Los socialistas rompen la inercia de las elecciones en Extremadura y Aragón con su candidato menos sanchista
El PSOE ha cogido oxígeno en Castilla y León. No ha logrado el objetivo de desbancar al PP, que gobierna de forma ininterrumpida desde 1987, pero ha roto la inercia negativa de Extremadura y Aragón con un leve repunte en votos (menos de un punto) y dos escaños más. Carlos Martínez, alcalde de Soria que se ha presentado por primera vez a las elecciones autonómicas, saca a los socialistas del desánimo tras los malos resultados anteriores, en plena estrategia de Pedro Sánchez para reactivar al electorado de izquierdas con su posicionamiento en contra de Donald Trump, que ha marcado la recta final de la campaña del PSOE.

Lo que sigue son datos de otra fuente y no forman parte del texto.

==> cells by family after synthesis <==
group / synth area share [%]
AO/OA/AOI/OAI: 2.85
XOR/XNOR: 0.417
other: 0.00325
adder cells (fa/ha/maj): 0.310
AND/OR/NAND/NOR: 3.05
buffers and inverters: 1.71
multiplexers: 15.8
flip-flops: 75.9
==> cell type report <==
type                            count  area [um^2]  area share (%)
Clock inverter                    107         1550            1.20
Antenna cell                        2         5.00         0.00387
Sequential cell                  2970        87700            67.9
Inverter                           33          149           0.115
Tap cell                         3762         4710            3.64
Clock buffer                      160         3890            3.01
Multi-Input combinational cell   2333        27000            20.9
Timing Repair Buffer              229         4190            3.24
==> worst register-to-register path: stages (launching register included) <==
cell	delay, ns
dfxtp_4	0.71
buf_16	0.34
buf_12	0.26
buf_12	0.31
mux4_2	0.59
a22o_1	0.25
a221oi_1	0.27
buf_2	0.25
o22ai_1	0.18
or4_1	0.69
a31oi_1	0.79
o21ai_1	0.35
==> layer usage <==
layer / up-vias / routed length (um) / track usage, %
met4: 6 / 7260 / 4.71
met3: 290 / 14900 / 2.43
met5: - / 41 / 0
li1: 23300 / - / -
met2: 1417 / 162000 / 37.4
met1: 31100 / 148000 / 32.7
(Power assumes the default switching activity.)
[src/include/rbow_defines.svh]
// constants for the relay board output watchdog
// Summary of operation
// - apply commands received from motherboard to outputs
// - two driver groups, four valves each
// - control source, diluent, ozone and photometer valves
// - switch ozone and photometer lamp heaters
// - steady heartbeat thirty seconds forces all valves, pump and heaters off
// - titration and meas/ref indicators follow valves
// - pump indicator follows pump output
// - heater indicators follow heater outputs
// - diluent, cal gas, ozone indicators follow valves
`ifndef RBOW_DEFINES_SVH
`define RBOW_DEFINES_SVH
`define RBOW_CLK_HZ 32'h05f5e100
`define RBOW_TIMEOUT_S 32'h0000001e
`define RBOW_TIMEOUT_CYCLES (`RBOW_CLK_HZ * `RBOW_TIMEOUT_S)
`define RBOW_VALVE_DILUENT 0
`define RBOW_VALVE_CAL_GAS 1
`define RBOW_VALVE_OZONE_GEN 2
`define RBOW_VALVE_TITRATION 3
`define RBOW_VALVE_MEAS_REF 4
`define RBOW_VALVES_PER_GROUP 4
`define RBOW_VALVE_GROUPS 2
`define RBOW_CMD_RESET 12'h000
`endif

[src/include/rbow_pkg.sv]
// types for the relay board output watchdog
package rbow_pkg;
  typedef struct packed {
    logic [7:0] valve;
    logic photometer_pump;
    logic photometer_heater;
    logic ozone_gen_heater;
    logic heartbeat;
  } rbow_cmd_type;
  typedef enum logic [1:0] {
    RBOW_RUN = 2'b01,
    RBOW_TRIPPED = 2'b10
  } rbow_state_type;
endpackage : rbow_pkg
`src/core/hior_defs.vh`:
```
// Behaviour
// - sixteen 4 KB segments of the 64KB I/O space, segments 1 to 15 each mapped to any bus
// - an access inside a bus's assigned range goes to that bus
// - segment 0 always goes to the compatibility bus
// - segment-to-bus map comes from a software programmed range register
// - an unclaimed forwarded access that is not posted times out and is terminated
// - with aliasing on, expansion ranges inside segment 0 (0400h-0FFFh) route as 0100h-03FFh of segment 0
// - aliasing affects routing only; original address goes to the bus
// - one aliasing enable bit turns expansion aliasing on or off
// - writes are posted by default, subject to the posting enable
// - writes to 0020h-0021h, 0060h-0064h, 0070h are deferred
// - writes to 0092h, 00A0h-00A1h, 00F0h deferred even when posting enabled
// - ordinary I/O reads and writes are claimed and forwarded as PCI I/O
// - port 0CF8h, and 0CFCh when enable bit 31 is set, are configuration accesses; both ports never posted
// - configuration space for the controller and each bridge bus
// - configuration space chosen by bus number plus device number
// - bus 0: controller 10h, 11h reserved, bridge buses 12h to 15h
// - bus 0 devices 0 to 15 go to the compatibility bus
// - bus 0 device 31, function all ones, register 0 write makes special cycle
// - compatibility bus is bridge 0 bus A, index 0
`ifndef HIOR_DEFS_VH
`define HIOR_DEFS_VH
`define HIOR_SEG_MSB 15
`define HIOR_SEG_LSB 12
`define HIOR_COMPAT_BUS 2'h0
`define HIOR_CFG_ADDR_PORT 16'h0CF8
`define HIOR_CFG_DATA_PORT 16'h0CFC
`define HIOR_ALIAS_LO 10'h100
`define HIOR_ALIAS_HI 10'h3FF
`define HIOR_PIC_M_LO 16'h0020
`define HIOR_PIC_M_HI 16'h0021
`define HIOR_KBC_LO 16'h0060
`define HIOR_KBC_HI 16'h0064
`define HIOR_NMI_PORT 16'h0070
`define HIOR_A20_PORT 16'h0092
`define HIOR_PIC_S_LO 16'h00A0
`define HIOR_PIC_S_HI 16'h00A1
`define HIOR_FERR_PORT 16'h00F0
`define HIOR_DEV_CTRL 5'h10
`define HIOR_DEV_RSVD 5'h11
`define HIOR_DEV_BR_LO 5'h12
`define HIOR_DEV_BR_HI 5'h15
`define HIOR_DEV_COMPAT_MAX 5'h0F
`define HIOR_DEV_SPECIAL 5'h1F
`define HIOR_TIMEOUT_NS 2560
`define HIOR_CLK_NS 10
`define HIOR_TIMEOUT_CYC (`HIOR_TIMEOUT_NS / `HIOR_CLK_NS)
`define HIOR_CFG_EN_BIT 31
`define HIOR_DST_CTRL 3'h4
`define HIOR_DST_NONE 3'h7
`endif

```
`src/core/hior_router.v`:
```
`timescale 1ns/1ps
`include "hior_defs.vh"
module hior_router #(
   parameter TIMEOUT_CYC = `HIOR_TIMEOUT_CYC
) (
   input wire CLK_SYS,
   input wire RST_N,
   // software controls
   input wire [63:0] IO_RANGE_MAP,
   input wire ALIAS_EN,
   input wire POST_EN,
   // host request
   input wire REQ_VALID,
   input wire REQ_WRITE,
   input wire [15:0] REQ_ADDR,
   input wire [31:0] REQ_WDATA,
   output wire REQ_READY,
   // host completion
   output reg RSP_VALID,
   output reg RSP_POSTED,
   output reg RSP_TIMEOUT,
   output reg [31:0] RSP_RDATA,
   // bridge side
   output reg PCI_VALID,
   output reg [1:0] PCI_BUS,
   output reg PCI_WRITE,
   output reg PCI_CONFIG,
   output reg PCI_SPECIAL,
   output reg [31:0] PCI_ADDR,
   output reg [31:0] PCI_WDATA,
   input wire PCI_CLAIM,
   input wire PCI_DONE,
   input wire [31:0] PCI_RDATA,
   // controller's own configuration space
   output reg CTRL_CFG_VALID,
   output reg CTRL_CFG_WRITE,
   output reg [7:0] CTRL_CFG_REG,
   output reg [31:0] CTRL_CFG_WDATA,
   input wire CTRL_CFG_DONE,
   input wire [31:0] CTRL_CFG_RDATA,
   output reg [31:0] CFG_ADDR_OUT
);
   localparam ST_IDLE = 3'b001;
   localparam ST_WAIT = 3'b010;
   localparam ST_CTRL = 3'b100;
   localparam TW = 16;

   reg [2:0] state_reg;
   reg [2:0] state_next;
   reg [TW-1:0] tmo_reg;
   reg [31:0] cfg_addr_reg;

   // routing decode
   wire [9:0] low10 = REQ_ADDR[9:0];
   wire expand = (REQ_ADDR[`HIOR_SEG_MSB:`HIOR_SEG_LSB] == 4'h0) && (REQ_ADDR[15:10] != 6'h00)
      && (low10 >= `HIOR_ALIAS_LO) && (low10 <= `HIOR_ALIAS_HI);
   wire [15:0] route_addr = (ALIAS_EN && expand) ? {6'h00, low10} : REQ_ADDR;
   wire [3:0] seg = route_addr[`HIOR_SEG_MSB:`HIOR_SEG_LSB];
   // one bus entry per segment, segment 0 pinned
   wire [1:0] seg_tab [0:15];
   genvar gi;
   generate
      for (gi = 0; gi < 16; gi = gi + 1) begin : g_seg
         if (gi == 0) begin : g_compat
            assign seg_tab[gi] = `HIOR_COMPAT_BUS;
         end else begin : g_map
            assign seg_tab[gi] = IO_RANGE_MAP[gi*4 +: 2];
         end
      end
   endgenerate
   wire [1:0] seg_bus = seg_tab[seg];

   // configuration ports
   wire is_cfg_addr = (REQ_ADDR == `HIOR_CFG_ADDR_PORT);
   wire is_cfg_data = (REQ_ADDR == `HIOR_CFG_DATA_PORT) && cfg_addr_reg[`HIOR_CFG_EN_BIT];
   wire [7:0] cfg_bus = cfg_addr_reg[23:16];
   wire [4:0] cfg_dev = cfg_addr_reg[15:11];
   wire [2:0] cfg_fn = cfg_addr_reg[10:8];
   wire [7:0] cfg_regn = cfg_addr_reg[7:0];

   // configuration destination
   reg [2:0] cfg_dst;
   reg cfg_special;
   always @* begin
      cfg_dst = `HIOR_DST_NONE;
      cfg_special = 1'b0;
      if (cfg_bus != 8'h00) begin
         cfg_dst = 3'h0;
      end else if (cfg_dev <= `HIOR_DEV_COMPAT_MAX) begin
         cfg_dst = {1'b0, `HIOR_COMPAT_BUS};
      end else if (cfg_dev == `HIOR_DEV_CTRL) begin
         cfg_dst = `HIOR_DST_CTRL;
      end else if (cfg_dev >= `HIOR_DEV_BR_LO && cfg_dev <= `HIOR_DEV_BR_HI) begin
         cfg_dst = {1'b0, cfg_dev[1:0] - 2'h2};
      end else if (cfg_dev == `HIOR_DEV_SPECIAL && REQ_WRITE && cfg_fn == 3'h7 && cfg_regn == 8'h00) begin
         cfg_dst = {1'b0, `HIOR_COMPAT_BUS};
         cfg_special = 1'b1;
      end
   end

   // posting decision
   // restricted ports, one address range per entry
   localparam NRNG = 6;
   wire [16*NRNG-1:0] rng_lo = {`HIOR_FERR_PORT, `HIOR_PIC_S_LO, `HIOR_A20_PORT, `HIOR_NMI_PORT, `HIOR_KBC_LO,
      `HIOR_PIC_M_LO};
   wire [16*NRNG-1:0] rng_hi = {`HIOR_FERR_PORT, `HIOR_PIC_S_HI, `HIOR_A20_PORT, `HIOR_NMI_PORT, `HIOR_KBC_HI,
      `HIOR_PIC_M_HI};
   wire [NRNG-1:0] rng_hit;
   generate
      for (gi = 0; gi < NRNG; gi = gi + 1) begin : g_rng
         assign rng_hit[gi] = (REQ_ADDR >= rng_lo[gi*16 +: 16]) && (REQ_ADDR <= rng_hi[gi*16 +: 16]);
      end
   endgenerate
   wire no_post_legacy = |rng_hit[2:0];
   wire no_post_more = |rng_hit[5:3];
   wire no_post = no_post_legacy || no_post_more || is_cfg_addr || (REQ_ADDR == `HIOR_CFG_DATA_PORT);
   wire post_ok = REQ_WRITE && POST_EN && !no_post;

   assign REQ_READY = (state_reg == ST_IDLE);
   wire take = REQ_VALID && REQ_READY;

   always @* begin
      state_next = state_reg;
      case (state_reg)
         ST_IDLE: begin
            if (take && !is_cfg_addr) begin
               if (is_cfg_data && cfg_dst == `HIOR_DST_CTRL) begin
                  state_next = ST_CTRL;
               end else if (!(is_cfg_data && cfg_dst == `HIOR_DST_NONE) && !post_ok) begin
                  state_next = ST_WAIT;
               end
            end
         end
         ST_WAIT: begin
            if (PCI_DONE || tmo_reg == TIMEOUT_CYC[TW-1:0] - 16'h0001) begin
               state_next = ST_IDLE;
            end
         end
         ST_CTRL: begin
            if (CTRL_CFG_DONE) begin
               state_next = ST_IDLE;
            end
         end
         default: state_next = ST_IDLE;
      endcase
   end

   always @(posedge CLK_SYS) begin
      if (!RST_N) begin
         state_reg <= ST_IDLE;
         tmo_reg <= 16'h0000;
         cfg_addr_reg <= 32'h00000000;
         RSP_VALID <= 1'b0;
         RSP_POSTED <= 1'b0;
         RSP_TIMEOUT <= 1'b0;
         RSP_RDATA <= 32'h00000000;
         PCI_VALID <= 1'b0;
         PCI_BUS <= 2'h0;
         PCI_WRITE <= 1'b0;
         PCI_CONFIG <= 1'b0;
         PCI_SPECIAL <= 1'b0;
         PCI_ADDR <= 32'h00000000;
         PCI_WDATA <= 32'h00000000;
         CTRL_CFG_VALID <= 1'b0;
         CTRL_CFG_WRITE <= 1'b0;
         CTRL_CFG_REG <= 8'h00;
         CTRL_CFG_WDATA <= 32'h00000000;
         CFG_ADDR_OUT <= 32'h00000000;
      end else begin
         state_reg <= state_next;
         RSP_VALID <= 1'b0;
         RSP_POSTED <= 1'b0;
         RSP_TIMEOUT <= 1'b0;
         PCI_VALID <= 1'b0;
         CTRL_CFG_VALID <= 1'b0;
         CFG_ADDR_OUT <= cfg_addr_reg;
         case (state_reg)
            ST_IDLE: begin
               tmo_reg <= 16'h0000;
               if (take) begin
                  PCI_WRITE <= REQ_WRITE;
                  PCI_WDATA <= REQ_WDATA;
                  PCI_SPECIAL <= 1'b0;
                  if (is_cfg_addr) begin
                     if (REQ_WRITE) begin
                        cfg_addr_reg <= REQ_WDATA;
                     end
                     RSP_VALID <= 1'b1;
                     RSP_RDATA <= cfg_addr_reg;
                  end else if (is_cfg_data) begin
                     if (cfg_dst == `HIOR_DST_CTRL) begin
                        CTRL_CFG_VALID <= 1'b1;
                        CTRL_CFG_WRITE <= REQ_WRITE;
                        CTRL_CFG_REG <= cfg_regn;
                        CTRL_CFG_WDATA <= REQ_WDATA;
                     end else if (cfg_dst == `HIOR_DST_NONE) begin
                        RSP_VALID <= 1'b1;
                        RSP_RDATA <= 32'hFFFFFFFF;
                     end else begin
                        PCI_VALID <= 1'b1;
                        PCI_BUS <= cfg_dst[1:0];
                        PCI_CONFIG <= 1'b1;
                        PCI_SPECIAL <= cfg_special;
                        PCI_ADDR <= cfg_addr_reg;
                     end
                  end else begin
                     PCI_VALID <= 1'b1;
                     PCI_BUS <= seg_bus;
                     PCI_CONFIG <= 1'b0;
                     PCI_ADDR <= {16'h0000, REQ_ADDR};
                     if (post_ok) begin
                        RSP_VALID <= 1'b1;
                        RSP_POSTED <= 1'b1;
                     end
                  end
               end
            end
            ST_WAIT: begin
               if (!PCI_CLAIM) begin
                  tmo_reg <= tmo_reg + 16'h0001;
               end
               if (PCI_DONE) begin
                  RSP_VALID <= 1'b1;
                  RSP_RDATA <= PCI_RDATA;
               end else if (tmo_reg == TIMEOUT_CYC[TW-1:0] - 16'h0001) begin
                  RSP_VALID <= 1'b1;
                  RSP_TIMEOUT <= 1'b1;
                  RSP_RDATA <= 32'hFFFFFFFF;
               end
            end
            ST_CTRL: begin
               if (CTRL_CFG_DONE) begin
                  RSP_VALID <= 1'b1;
                  RSP_RDATA <= CTRL_CFG_RDATA;
               end
            end
            default: begin
               tmo_reg <= 16'h0000;
            end
         endcase
      end
   end
endmodule // hior_router

```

Los socialistas ganan un escaño en Soria a costa de los localistas de Soria ¡YA!; otro en Valladolid, en detrimento de la izquierda alternativa de Podemos y Sumar y, un tercero, en Segovia con un procurador nuevo que se reparte en esta provincia por el aumento de su población. Por el contrario, el PSOE pierde un representante en Burgos, donde hace cuatro años mantuvieron el quinto procurador por un puñado de votos. El escenario más favorable que calculaban pesos pesados de la cúpula socialista de Castilla y León eran 29 diputados, uno menos de los obtenidos.